The real life cycle of data often has many twists and turns, and the “hands” that touch the data or data products can involve different actors. A data lifecycle can involve many connections, multiple regulatory environments, sharing in many forms, and different uses for the data once received.

The complexity and the unknown overall paths and consequences mean that many data stewards are so reluctant to share data that they simply don’t. Not sharing is their only guaranteed checkpoint.

What we need are frameworks for handling data appropriately and securely throughout its lifecycle, and guidance on how to safely use products (insights, alerts, decisions) built from data.

Data than the new electricity

Many people have tried to find an analogy for data to help us think about what we have, how we can safely use it, and what we must do to harness its power.

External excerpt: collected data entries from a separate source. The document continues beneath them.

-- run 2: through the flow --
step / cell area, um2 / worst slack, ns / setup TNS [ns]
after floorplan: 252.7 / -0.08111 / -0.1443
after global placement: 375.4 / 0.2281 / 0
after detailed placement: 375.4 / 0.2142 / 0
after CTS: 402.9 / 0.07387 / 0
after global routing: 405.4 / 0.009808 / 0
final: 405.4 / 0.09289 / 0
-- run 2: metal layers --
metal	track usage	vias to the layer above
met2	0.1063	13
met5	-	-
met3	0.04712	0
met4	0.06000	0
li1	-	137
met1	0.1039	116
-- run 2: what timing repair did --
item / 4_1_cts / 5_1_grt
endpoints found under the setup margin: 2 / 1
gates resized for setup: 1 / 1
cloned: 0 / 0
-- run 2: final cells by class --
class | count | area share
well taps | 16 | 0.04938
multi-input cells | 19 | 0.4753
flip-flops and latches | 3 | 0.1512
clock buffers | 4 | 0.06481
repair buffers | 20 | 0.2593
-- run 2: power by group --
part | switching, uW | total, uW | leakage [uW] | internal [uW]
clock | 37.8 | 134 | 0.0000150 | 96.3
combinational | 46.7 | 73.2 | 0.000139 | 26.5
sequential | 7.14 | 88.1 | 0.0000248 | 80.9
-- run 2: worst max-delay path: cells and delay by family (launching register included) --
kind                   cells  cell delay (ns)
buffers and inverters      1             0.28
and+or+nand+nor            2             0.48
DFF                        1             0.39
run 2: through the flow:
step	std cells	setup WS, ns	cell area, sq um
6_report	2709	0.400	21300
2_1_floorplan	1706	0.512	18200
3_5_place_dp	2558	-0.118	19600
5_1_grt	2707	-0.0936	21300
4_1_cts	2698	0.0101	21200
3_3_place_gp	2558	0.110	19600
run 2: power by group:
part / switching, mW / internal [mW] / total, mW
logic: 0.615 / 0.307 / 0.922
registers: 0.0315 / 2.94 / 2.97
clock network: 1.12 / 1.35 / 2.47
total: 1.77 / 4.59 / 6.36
## src/hw/rtl/pbdh_pkg.sv

```systemverilog
// Shared types and constants for the pairwise binned difference histogram.
// No dependencies; every other RTL file imports this package.
`default_nettype none

package pbdh_pkg;

  // Sizing
  localparam int MAX_SAMPLES = 4096;
  localparam int SAMPLE_AW   = $clog2(MAX_SAMPLES);
  localparam int CNT_W       = SAMPLE_AW + 1;
  localparam int MAX_BINS    = 1024;
  localparam int BIN_AW      = $clog2(MAX_BINS);
  localparam int NB_W        = 11;
  localparam logic [NB_W-1:0] NB_RESET = 11'd1000;
  localparam int COUNT_W     = 23;
  localparam logic [COUNT_W-1:0] COUNT_CAP = 23'h7FFFFF;

  // Divider and bin number widths
  localparam int DIV_W = 48;   // dividend and quotient
  localparam int DSR_W = 40;   // divisor and remainder
  localparam int MAG_W = 42;   // bin number magnitude
  localparam int BIN_W = MAG_W + 1;

  // Operation codes
  localparam logic OP_LOAD = 1'b0;
  localparam logic OP_READ = 1'b1;

  // Status codes
  localparam logic [1:0] ST_OK   = 2'd0;
  localparam logic [1:0] ST_ZERO = 2'd1;
  localparam logic [1:0] ST_CLIP = 2'd2;
  localparam logic [1:0] ST_OVER = 2'd3;

  typedef struct packed {
    logic               operation;
    logic signed [31:0] sample_value;
    logic               last_sample;
    logic [9:0]         bin_index;
  } in_item_t;

  typedef struct packed {
    logic [22:0] pair_count;
    logic [31:0] bin_width;
    logic        done_res;
    logic [1:0]  status;
  } out_item_t;

  typedef enum logic [4:0] {
    S_IDLE, S_CLEAR, S_RANGE, S_WSTART, S_WDIV, S_ZWR,
    S_BRD, S_BMUL, S_BDSTART, S_BDIV,
    S_PI, S_PI2, S_PA, S_PB, S_PC, S_PD, S_FINISH
  } state_t;

  // Controller to datapath
  typedef struct packed {
    logic accept;
    logic clr_write;
    logic rng_latch;
    logic div_start;
    logic div_sel_bin;
    logic width_latch;
    logic zero_write;
    logic smp_read;
    logic mul_latch;
    logic bin_write;
    logic bin_rd_i;
    logic bin_rd_j;
    logic bin_i_latch;
    logic diff_latch;
    logic hist_rd_pair;
    logic pair_write;
    logic pass_end;
  } ctrl_cmd_t;

  // Datapath to controller
  typedef struct packed {
    logic clr_last;
    logic range_zero;
    logic div_done;
    logic i_last;
    logic j_last;
    logic n_lt2;
  } dp_status_t;

endpackage

`default_nettype wire

```

## src/hw/rtl/pbdh_ctrl.sv

```systemverilog
// Controller state machine: sequences clear, width, bin and pair phases.
// Depends on pbdh_pkg.
`default_nettype none

module pbdh_ctrl (
  input  logic                 clk,
  input  logic                 rst,
  input  logic                 start,
  input  pbdh_pkg::in_item_t   item,
  input  pbdh_pkg::dp_status_t sts,
  output pbdh_pkg::ctrl_cmd_t  cmd,
  output logic                 busy,
  output logic                 result_strobe
);
  import pbdh_pkg::*;

  state_t state;
  state_t state_next;
  logic   pass_go;

  assign pass_go = (item.operation == OP_LOAD) && item.last_sample;

  always_ff @(posedge clk) begin
    if (rst) begin
      state         <= S_IDLE;
      result_strobe <= 1'b0;
    end else begin
      state         <= state_next;
      result_strobe <= (cmd.accept && !pass_go) || cmd.pass_end;
    end
  end

  // Next state
  always_comb begin
    state_next = state;
    case (state)
      S_IDLE:    if (start && pass_go) state_next = S_CLEAR;
      S_CLEAR:   if (sts.clr_last) state_next = S_RANGE;
      S_RANGE:   state_next = S_WSTART;
      S_WSTART:  state_next = S_WDIV;
      S_WDIV:    if (sts.div_done) state_next = sts.range_zero ? S_ZWR : S_BRD;
      S_ZWR:     state_next = S_FINISH;
      S_BRD:     state_next = S_BMUL;
      S_BMUL:    state_next = S_BDSTART;
      S_BDSTART: state_next = S_BDIV;
      S_BDIV: begin
        if (sts.div_done) begin
          if (!sts.i_last) state_next = S_BRD;
          else state_next = sts.n_lt2 ? S_FINISH : S_PI;
        end
      end
      S_PI:      state_next = S_PI2;
      S_PI2:     state_next = S_PB;
      S_PA:      state_next = S_PB;
      S_PB:      state_next = S_PC;
      S_PC:      state_next = S_PD;
      S_PD: begin
        if (sts.j_last && sts.i_last) state_next = S_FINISH;
        else if (sts.j_last) state_next = S_PI;
        else state_next = S_PA;
      end
      S_FINISH:  state_next = S_IDLE;
      default:   state_next = S_IDLE;
    endcase
  end

  // Command outputs
  always_comb begin
    cmd  = '0;
    busy = (state != S_IDLE);
    case (state)
      S_IDLE:    cmd.accept = start;
      S_CLEAR:   cmd.clr_write = 1'b1;
      S_RANGE:   cmd.rng_latch = 1'b1;
      S_WSTART:  cmd.div_start = 1'b1;
      S_WDIV:    cmd.width_latch = sts.div_done;
      S_ZWR:     cmd.zero_write = 1'b1;
      S_BRD:     cmd.smp_read = 1'b1;
      S_BMUL:    cmd.mul_latch = 1'b1;
      S_BDSTART: begin
        cmd.div_start   = 1'b1;
        cmd.div_sel_bin = 1'b1;
      end
      S_BDIV: begin
        cmd.div_sel_bin = 1'b1;
        cmd.bin_write   = sts.div_done;
      end
      S_PI:      cmd.bin_rd_i = 1'b1;
      S_PI2: begin
        cmd.bin_i_latch = 1'b1;
        cmd.bin_rd_j    = 1'b1;
      end
      S_PA:      cmd.bin_rd_j = 1'b1;
      S_PB:      cmd.diff_latch = 1'b1;
      S_PC:      cmd.hist_rd_pair = 1'b1;
      S_PD:      cmd.pair_write = 1'b1;
      S_FINISH:  cmd.pass_end = 1'b1;
      default:   cmd = '0;
    endcase
  end

endmodule

`default_nettype wire

```

## config.mk

```make
export PLATFORM = sky130hd
export DESIGN_NAME = pbdh_ctrl
export DESIGN_NICKNAME = d
export VERILOG_FILES = /design/src/hw/rtl/pbdh_pkg.sv /design/src/hw/rtl/pbdh_ctrl.sv
export SDC_FILE = /design/constraint.sdc
export NUM_CORES = 1
export LEC_CHECK = 0
export ABC_CLOCK_PERIOD_IN_PS = 1350
export BUFFER_PORTS_ARGS = -buffer_cell sky130_fd_sc_hd__buf_2
export CAP_MARGIN = 10
export CORE_MARGIN = 2
export CORE_UTILIZATION = 30
export CTS_CLUSTER_DIAMETER = 100
export DETAILED_ROUTE_END_ITERATION = 8
export PLACE_DENSITY = 0.72
export SETUP_SLACK_MARGIN = 0.2
export SYNTH_ARGS = -nofsm -noshare
export SYNTH_HDL_FRONTEND = slang
export SYNTH_SLANG_ARGS = --single-unit
```

## constraint.sdc

```tcl
create_clock -name clk -period 1.35 [get_ports clk]
set_input_delay 0.135 -clock clk [delete_from_list [all_inputs] [get_ports clk]]
set_output_delay 0.135 -clock clk [all_outputs]
set_load 0.05 [all_outputs]
```

==> metrics, run 1 <==
Antenna diodes=0; register area=roughly 130 um^2; CTS Root Cell=clkbuf_4; r2r worst-path depth=4; highest-delay cell along the critical path=dfxtp_4; Initial Utilization=approximately a third; worst skew pair latency=around 270 ps; r2r startpoint=state[2]; fillers=between 100 and 150; Routed WL per cell=approximately 17 um; pin count of the biggest net entering global routing=11; Die H=~53 um; io pins=between 70 and 80; Netlist cell types=35; WP buf/inv=2; worst hold stages=2; WS Path Type=flip-flop to primary output; Area Overhead vs Synth=141%; initial antenna violation count=0; global placer's final weighted congestion=~0.86; PnR worst setup slack=-264 ps; P per Cell Area=around 840 nW/um^2; layout cells sized above 1=74.1%; CTS Sinks=6; Worst-path clk slew=around 60 ps; setup violators final=23; RSZ-0062 raised after global routing=true; CP peak stage delay=around 390 ps; Total GRT Usage=between 20% and 30%; Seq/Total Area, Yosys=17.0%; Post-Route Hold Slack=113 ps; core box area=2210 um^2; Power, Total=approximately 1400 uW; Via-to-Cell Ratio=~5.4; Avg Inst Size Synth=approximately 6.7 um^2; status=finished, violations left; post-route ant nets=0; Die Wd=52.5 um; Nets=approximately 230; total CTS buffers=3; IO buf count=29; DRC=0; worst setup path startpoint=state[2]; met2 WL=1.75 mm; cell family with most CP delay=flip-flops; CTS tree=done; uppermost routed layer=met4; crit end category=primary output; via count=1069; Critical Path RT=between 1000 and 1500 ps; hold path startpoint=sts[3]; failing checks=setup timing; initial DRC count=17; H-tree depth=1; Max Root-Sink Buffers=2; Yosys reg bits=6; fin. max-slew vios=0; Leakage=0.000693 uW; Mapped Nets=roughly 160; clock period minus worst slack=1610 ps; crit-path cells=buf_6 > or3b_4 > a21oi_4 > buf_6; CP Depth=4; Max-slew headroom=about two thirds; met3 wire length=140 um; critical path's most frequent cell=buf_6; critical-path maximum fanout=6; Hold Path Class=primary input to flip-flop; CTS Hold Bufs=0; peak supply drop=0.000762 V; die area=~2800 um^2; Place WS=-253 ps; number of global-route vias before repair=1141; grt ovf=0; f_max=approximately 620 MHz; MaxCap Viol Count=0; Worst-Margin Slew=around 470 ps; Startpoint Class=flip-flop; Fin Clk Skew=10.4 ps; Worst Path Arrival=approximately 1500 ps; Yosys warning total=0; final period utilization=120%; mapped cell area=about 700 um^2; final hold vios=0; WL met1=~1.2 mm; Rows=17; placed wire-length estimate=about 2.0 mm; first-pass GRT wire length=around 5.4 mm; DRT Pass-1 Iters=4; final WL=~3.3 mm; Syn Inst Count=between 100 and 150; Multi-input gate area=827 um^2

“Data is the new oil/asbestos/water” analogies all have some merit, but they miss a number of fundamental properties of data. A record can be relatively harmless, but together with another record, it can suddenly change. Data can be used and reused without degrading its quality. Data can be shared indefinitely and used differently each time.

My current favorite analogy is to compare data to electricity. It has taken us more than 100 years to develop ways to safely handle electricity of different voltages and currents, but now electricity is literally everywhere in our lives, from lights to vehicles, from computers to digital clocks. We need to develop secure frameworks to work with both 240V data and 24,000V data.

We have changed – we want and we can

I once liked to say that the main reasons for not sharing data fall into “not ready”, “cannot” or “not allowed”. We’ve changed, and a large part of that change has been driven by the need to respond to COVID with (data-driven) situational awareness and actionable insights. COVID increased the use and perceived value of data and insights.

That Intergovernmental agreement on the sharing of data came into force on July 9, 2021. It requires all jurisdictions to share public sector data by default where it is safe, secure, legal and ethical to do so. The agreement recognizes data as a common national asset and aims to maximize the value of data to provide excellent policies and services to Australians.

We are now increasingly willing and allowed to share and use data. What still needs to be addressed are the repeatable patterns of data usage – connecting the “principles” of safe, secure and ethical sharing and use of data to the “bits” in a dataset or data product created from it.

NSW put the pieces of the puzzle together with the NSW AI strategy (a data usage framework for AI) released in 2020, the Smart Places Initiative (Use data to make places “smart”) also in 2020, establishment of an AI review board in 2021 to review real projects, publication of the NSW data strategy in 2021 and most recently the release and obligation to use the AI Assurance Framework March. We are now focused on developing repeatable data usage patterns.

What is a repeatable pattern and how does it help?

Every data set is unique and every product created from that data is unique. But the recipes for sharing and using data can be repeatable patterns. The main elements are:

  • determining whether we can reasonably access the data;
  • assessing whether the data is suitable for the purpose for which we will use it;
  • what guidance or restrictions are required for continued use of the data products created from that use.

The elements that help us determine the repeatable pattern to apply are largely driven by understanding the provenance of the data, the quality of the data, the amount of personal information in the data, the inherent sensitivity of the data itself, and the sensitivity associated with the use of the data Data determines products created.

A key factor in the ability to make these determinations stems from the need for metadata—data about the data—and data about its lifecycle history. This metadata is almost always incomplete. But if we had it, it would be easier to figure out which repeatable pattern to use, as well as identify the safeguards needed to share data (and data products) for more reasons.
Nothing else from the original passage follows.